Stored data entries
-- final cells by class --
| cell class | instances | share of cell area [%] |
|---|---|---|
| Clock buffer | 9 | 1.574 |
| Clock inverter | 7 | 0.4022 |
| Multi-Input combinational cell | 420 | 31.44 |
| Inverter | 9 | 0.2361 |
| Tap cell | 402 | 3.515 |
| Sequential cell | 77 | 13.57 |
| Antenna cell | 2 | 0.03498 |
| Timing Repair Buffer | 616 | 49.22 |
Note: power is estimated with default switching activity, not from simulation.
## src/rtl/logic_pkg.sv

```systemverilog
// Shared constants and types for the sequential cells of the digital-logic device library.
// Holds the modulus floor, direction encodings and the counter operation selector.
package logic_pkg;

    localparam int unsigned MOD_MIN  = 32'd2;
    localparam logic        DIR_DOWN = 1'b0;
    localparam logic        DIR_UP   = 1'b1;

    typedef enum logic [1:0] {
        OP_HOLD  = 2'd0,
        OP_COUNT = 2'd1,
        OP_LOAD  = 2'd2,
        OP_CLR   = 2'd3
    } op_e;

endpackage

```

## src/rtl/logic_modstep.sv

```systemverilog
// Combinational modulo-N step: next count value and wrap indication from (q, up).
// Kept standalone so a presettable divider can reuse the same step rule.
module logic_modstep
    import logic_pkg::*;
#(
    parameter int unsigned      WIDTH   = 32'd4,
    parameter longint unsigned  MODULUS = 64'd16
) (
    input  logic [WIDTH-1:0] i_q,
    input  logic             i_up,
    output logic [WIDTH-1:0] o_next,
    output logic             o_wrap
);

    localparam logic [WIDTH-1:0] MAX_Q = WIDTH'(MODULUS - 64'd1);

    logic [WIDTH:0] w_q_ext;
    logic [WIDTH:0] w_max_ext;

    // Extra top bit keeps the terminal compare exact even when MODULUS == 2^WIDTH.
    assign w_q_ext   = {1'b0, i_q};
    assign w_max_ext = {1'b0, MAX_Q};

    // Step up or down, folding back at the modulus boundary.
    always_comb begin
        o_next = i_q;
        o_wrap = 1'b0;
        if (i_up == DIR_UP) begin
            if (w_q_ext == w_max_ext) begin
                o_next = '0;
                o_wrap = 1'b1;
            end else begin
                o_next = i_q + WIDTH'(1'b1);
                o_wrap = 1'b0;
            end
        end else begin
            if (w_q_ext == '0) begin
                o_next = MAX_Q;
                o_wrap = 1'b1;
            end else begin
                o_next = i_q - WIDTH'(1'b1);
                o_wrap = 1'b0;
            end
        end
    end

endmodule

```

## src/rtl/logic_modcounter.sv

```systemverilog
// Up/down modulo-N counter with synchronous clear, clamped parallel load,
// combinational terminal count and registered wrap / load-error pulses.
module logic_modcounter
    import logic_pkg::*;
#(
    parameter int unsigned      WIDTH   = 32'd4,
    parameter longint unsigned  MODULUS = 64'd16
) (
    input  logic             clk,
    input  logic             rst_n,
    input  logic             i_en,
    input  logic             i_up,
    input  logic             i_clr,
    input  logic             i_load,
    input  logic [WIDTH-1:0] i_din,
    output logic [WIDTH-1:0] o_q,
    output logic             o_tc,
    output logic             o_wrap,
    output logic             o_load_err
);

    localparam logic [WIDTH:0]   MOD_W = (WIDTH+1)'(MODULUS);
    localparam logic [WIDTH-1:0] MAX_Q = WIDTH'(MODULUS - 64'd1);

    if ((WIDTH < 32'd1) || (WIDTH > 32'd32)) begin : g_bad_width
        $error("logic_modcounter: WIDTH must be 1..32");
    end
    if ((MODULUS < 64'(MOD_MIN)) || (MODULUS > (64'd1 << WIDTH))) begin : g_bad_modulus
        $error("logic_modcounter: MODULUS must be 2..2^WIDTH");
    end

    logic [WIDTH-1:0] r_q;
    logic             r_wrap;
    logic             r_load_err;

    logic [WIDTH-1:0] w_step_q;
    logic             w_step_wrap;
    logic [WIDTH-1:0] w_load_q;
    logic             w_load_err;
    op_e              w_op;

    logic_modstep #(
        .WIDTH   (WIDTH),
        .MODULUS (MODULUS)
    ) u_step (
        .i_q    (r_q),
        .i_up   (i_up),
        .o_next (w_step_q),
        .o_wrap (w_step_wrap)
    );

    // Operation priority: clear over load over count.
    always_comb begin
        w_op = OP_HOLD;
        if (i_clr) begin
            w_op = OP_CLR;
        end else if (i_load) begin
            w_op = OP_LOAD;
        end else if (i_en) begin
            w_op = OP_COUNT;
        end else begin
            w_op = OP_HOLD;
        end
    end

    // Out-of-range load values are clamped to the top count and flagged.
    always_comb begin
        w_load_q   = i_din;
        w_load_err = 1'b0;
        if ({1'b0, i_din} < MOD_W) begin
            w_load_q   = i_din;
            w_load_err = 1'b0;
        end else begin
            w_load_q   = MAX_Q;
            w_load_err = 1'b1;
        end
    end

    // Count state and one-cycle event flags.
    always_ff @(posedge clk or negedge rst_n) begin
        if (!rst_n) begin
            r_q        <= '0;
            r_wrap     <= 1'b0;
            r_load_err <= 1'b0;
        end else begin
            case (w_op)
                OP_CLR: begin
                    r_q        <= '0;
                    r_wrap     <= 1'b0;
                    r_load_err <= 1'b0;
                end
                OP_LOAD: begin
                    r_q        <= w_load_q;
                    r_wrap     <= 1'b0;
                    r_load_err <= w_load_err;
                end
                OP_COUNT: begin
                    r_q        <= w_step_q;
                    r_wrap     <= w_step_wrap;
                    r_load_err <= 1'b0;
                end
                default: begin
                    r_q        <= r_q;
                    r_wrap     <= 1'b0;
                    r_load_err <= 1'b0;
                end
            endcase
        end
    end

    assign o_q        = r_q;
    assign o_wrap     = r_wrap;
    assign o_load_err = r_load_err;
    assign o_tc       = (i_up == DIR_UP) ? (r_q == MAX_Q) : (r_q == '0);

endmodule

```

## config.mk

```make
export PLATFORM = sky130hd
export DESIGN_NAME = logic_modcounter
export DESIGN_NICKNAME = d
export VERILOG_FILES = /design/src/rtl/logic_pkg.sv /design/src/rtl/logic_modstep.sv /design/src/rtl/logic_modcounter.sv
export SDC_FILE = /design/constraint.sdc
export NUM_CORES = 1
export LEC_CHECK = 0
export BUFFER_PORTS_ARGS = -buffer_cell sky130_fd_sc_hd__buf_2
export CAP_MARGIN = 10
export CORE_AREA = 2 2 39 41
export DETAILED_ROUTE_END_ITERATION = 10
export DIE_AREA = 0 0 41 43
export SLEW_MARGIN = 20
export SYNTH_ARGS = -nofsm -noshare
export SYNTH_HDL_FRONTEND = slang
export SYNTH_HIERARCHICAL = 1
export SYNTH_SLANG_ARGS = --single-unit
```

## constraint.sdc

```tcl
create_clock -name clk -period 1.5 [get_ports clk]
set_input_delay 0.075 -clock clk [delete_from_list [all_inputs] [get_ports clk]]
set_output_delay 0.075 -clock clk [all_outputs]
set_load 0.03 [all_outputs]
```

==> results of run 1 <==
-- metal layers --
| layer | vias to the layer above | routed length (µm) | global-route usage, % |
|---|---|---|---|
| met1 | 235 | 530 | 22.3 |
| met3 | 2 | 121 | 5.24 |
| met5 | - | 0 | 0 |
| met2 | 25 | 595 | 23.8 |
| li1 | 259 | - | - |
| met4 | 0 | 24 | 6.67 |
-- power by group through the flow --
stage	clock network, mW	logic (mW)	registers, mW
final	0.160	0.237	0.157
after global routing	0.177	0.259	0.158
after CTS	0.165	0.214	0.156
after detailed placement	0	0.189	0.159
after global placement	0	0.189	0.159
after floorplan	0	0.0979	0.179
-- stage by stage --
step	util, %	power (mW)	std cells
2_1_floorplan	-	0.277	55
3_3_place_gp	45.6	0.348	93
3_5_place_dp	45.6	0.348	93
4_1_cts	51.2	0.534	101
5_1_grt	54.0	0.594	102
6_report	54.0	0.554	102
-- layout by cell type, fill, tap and decap left out, drive strengths merged, types with 3 or more instances in the layout --
cell     n
o21ai    5
nand2    5
inv      6
a22oi    5
ha       5
mux2i    3
dfrtp    5
clkbuf   4
buf     28
-- layout make-up --
cell class | count | area (µm²)
flip-flops and latches | 5 | 129
repair buffers | 29 | 196
well taps | 16 | 20.0
clock buffers | 4 | 26.3
fillers | 129 | 637
inverters | 6 | 22.5
multi-input cells | 42 | 353
-- sequential cells by signal, summed over array words and instances, names as in the netlist --
name	flops
o_q	4
o_wrap	1
-- worst min-delay path, stage by stage --
cell	delay [ps]
sky130_fd_sc_hd__buf_2	80
sky130_fd_sc_hd__a22oi_1	50
sky130_fd_sc_hd__o21ai_1	110
-- cell families after synthesis --
kind of cell               Yosys count
adders and majority gates            5
AOI/OAI and AO/OA                   16
DFF                                  5
buffers and inverters                8
xor gates and xnor gates             2
and+or+nand+nor                     15
muxes                                3
other                                1
-- worst max-delay path by stage --
stage                 from  endpoint  slack [ps]  cells after the start
detailed placement  o_q[1]    o_q[3]         -20                      5
finish              o_q[2]      o_tc        -100                      3
global placement    o_q[1]    o_q[0]          10                      7
floorplan           o_q[1]    o_q[3]         -60                      5
CTS                 o_q[1]      o_tc         -90                      3
global route        o_q[2]      o_tc        -130                      3
-- repair_timing --
action / CTS / global route
pin swaps: 1 / 5
cloned: 0 / 0
gates resized for setup: 5 / 7
endpoints found under the setup margin: 3 / 4
setup buffers: 3 / 1
hold endpoints to repair: 5 / 0
hold buffers: 1 / 0
==> results by group, run 1 <==
Place
  • Setup WS pre-CTS: -21.7 ps
  • Half-perimeter wire length of the detailed placement result: 937 µm
  • Final weighted congestion in routability-driven placement: 0.716
  • Port Buf Inserts: 15
  • Placed standard-cell area: 631 µm²

Setup path
  • Delay of the slowest cell on the worst path: 550 ps
  • Number of buffers and inverters on the critical path: 1
  • Cell-by-cell listing of the critical path: or4_4, mux2i_4, buf_6
  • Launching point of the worst reg2reg path: o_q[1]
  • Reg-to-reg slack, setup: -50 ps
  • CP delay by family, top: simple AND/OR/NAND/NOR gates
  • R2R Path End: o_q[3]
  • Endpoint required time on the critical path: 1420 ps
  • Slowest cell on the critical path: sky130_fd_sc_hd__or4_4
  • Critical Path AT: 1520 ps
  • Critical path fanouts, max: 4
  • Logic depth of the worst register-to-register path: 5
  • WS Path Type: flop to output pin
  • Type of origin of the critical path: flop
  • Crit. End Element: output pin

Clocking
  • Buffers from clock root to sink, at most: 2
  • Root Buffer Master: sky130_fd_sc_hd__clkbuf_4
  • Clock buffer count from CTS: 3
  • Clk_lat worst skew: 240 ps
  • TritonCTS clock tree: done
  • H-tree lvl count: 1
  • CTS clk-pin slew, worst paths: 40 ps
  • Clock net sink count: 5

STA
  • Clock tree skew after final layout: 0.332 ps
  • Tcrit/Tclk final: 106%
  • Final worst path period need: 1600 ps
  • Final hold slack: 106 ps
  • Setup repair after global routing missed its margin: yes
  • Final-report setup violation count: 2
  • Setup TNS Final: -150 ps
  • PnR worst setup slack: -97.4 ps
  • Pins over their slew limit: 0
  • Highest Clock Rate: 626 MHz
  • Hold Violations, Final: 0

Hold path
  • Worst hold path class: primary input to flop
  • Worst Hold Path Cells: 3
  • Beginning of the worst hold path: i_din[0]
  • Hold endpoint: o_q[0]

GRT
  • Maximum number of pins on one net before global-route repair: 8
  • Number of global-route vias before repair: 494
  • Number of antenna violations at the first check in global routing: 0
  • Wire length of the first global-routing pass: 2030 µm
  • Total congestion overflow: 0
  • Gr usage total: 16.6%

Synth
  • Syn Nets: 70
  • Xor/xnor cell area share of the yosys netlist: 3.86%
  • Warnings, synthesis: 6
  • Syn_area_per_cell: 8.26 µm²
  • Adder-cell area share of the yosys netlist: 13.8%
  • Synth area leader: sky130_fd_sc_hd__dfrtp_1
  • Synthesized-area fraction occupied by and/or/nand/nor cells: 17.4%
  • Largest family of logic cells by synthesized area: compound AO/OA/AOI/OAI gates
  • Proportion of register bits with asynchronous set or reset after synthesis: 100%
  • Primary FF master, synth: sky130_fd_sc_hd__dfrtp_1
  • FF+latch count, synth: 5
  • Combined area of all synthesized cells: 454 µm²
  • Cells taking the most area after synthesis: sky130_fd_sc_hd__dfrtp_1 (28%), sky130_fd_sc_hd__ha_1 (14%), sky130_fd_sc_hd__a22oi_1 (8.3%), sky130_fd_sc_hd__mux2i_1 (6.6%), sky130_fd_sc_hd__o21ai_0 (5.5%)
  • Synth cell types: 24
  • Sequential element share of the synthesized area: 27.5%
  • Post-synth EDFFs: 0
  • Mux cell area share after synthesis: 6.61%
  • Gate Count Post-Synth: 55
  • Fraction of the mapped netlist area in compound gates: 22.6%
  • Fraction of synthesized cell area taken by the top area cell type: 27.5%

Detailed routing
  • Initial drt markers: 11
  • Number of detailed-route iterations in the first pass: 4
  • Detailed Route WL: 1270 µm
  • Vias: 521
  • Average routed wire per standard cell: 12.5 µm
  • Avg Vias per Cell: 5.11
  • Residual DRC: 0
  • Remaining antenna violation count after routing: 0

Cells and area
  • Share of layout cells above drive strength 1: 53.5%
  • Post-layout net count: 102
  • Final instance area: 747 µm²
  • Layout-stage area growth over the synthesis result: 64.5%
  • Antenna diode instance count: 0

Power
  • Comb power frac: 42.7%
  • Leakage power: 0.364 nW
  • Pwr dens: 741 nW/µm²
  • Net Sw Frac: 33.9%
  • Reg power frac: 28.4%
  • Part of the total power dissipated in the clock network: 28.9%
  • Total internal power: 366 µW
  • Worst-case vdd ir drop: 0.456 mV
  • Power dissipated by switching net loads: 188 µW

Run
  • Max-Cap Viols: 0

Floorplan
  • Die Height: 43 µm
  • Starting utilization of the core area: 32.8%
  • I/O pin total: 17
  • Chip width: 41 µm
  • Cell row count: 14
  • Core region area: 1380 µm²
  • Die area: 1760 µm²

Run status
  • Status: complete, but fails checks
  • Violated checks: setup timing
(Power assumes the default switching activity.)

**Task instructions:**
What you return should be exactly the lines above, starting at the one with "cell class | count | area (µm²)" and ending at the one with "kind of cell", and nothing else.

**Response:**
cell class | count | area (µm²)
flip-flops and latches | 5 | 129
repair buffers | 29 | 196
well taps | 16 | 20.0
clock buffers | 4 | 26.3
fillers | 129 | 637
inverters | 6 | 22.5
multi-input cells | 42 | 353
-- sequential cells by signal, summed over array words and instances, names as in the netlist --
name	flops
o_q	4
o_wrap	1
-- worst min-delay path, stage by stage --
cell	delay [ps]
sky130_fd_sc_hd__buf_2	80
sky130_fd_sc_hd__a22oi_1	50
sky130_fd_sc_hd__o21ai_1	110
-- cell families after synthesis --
kind of cell               Yosys count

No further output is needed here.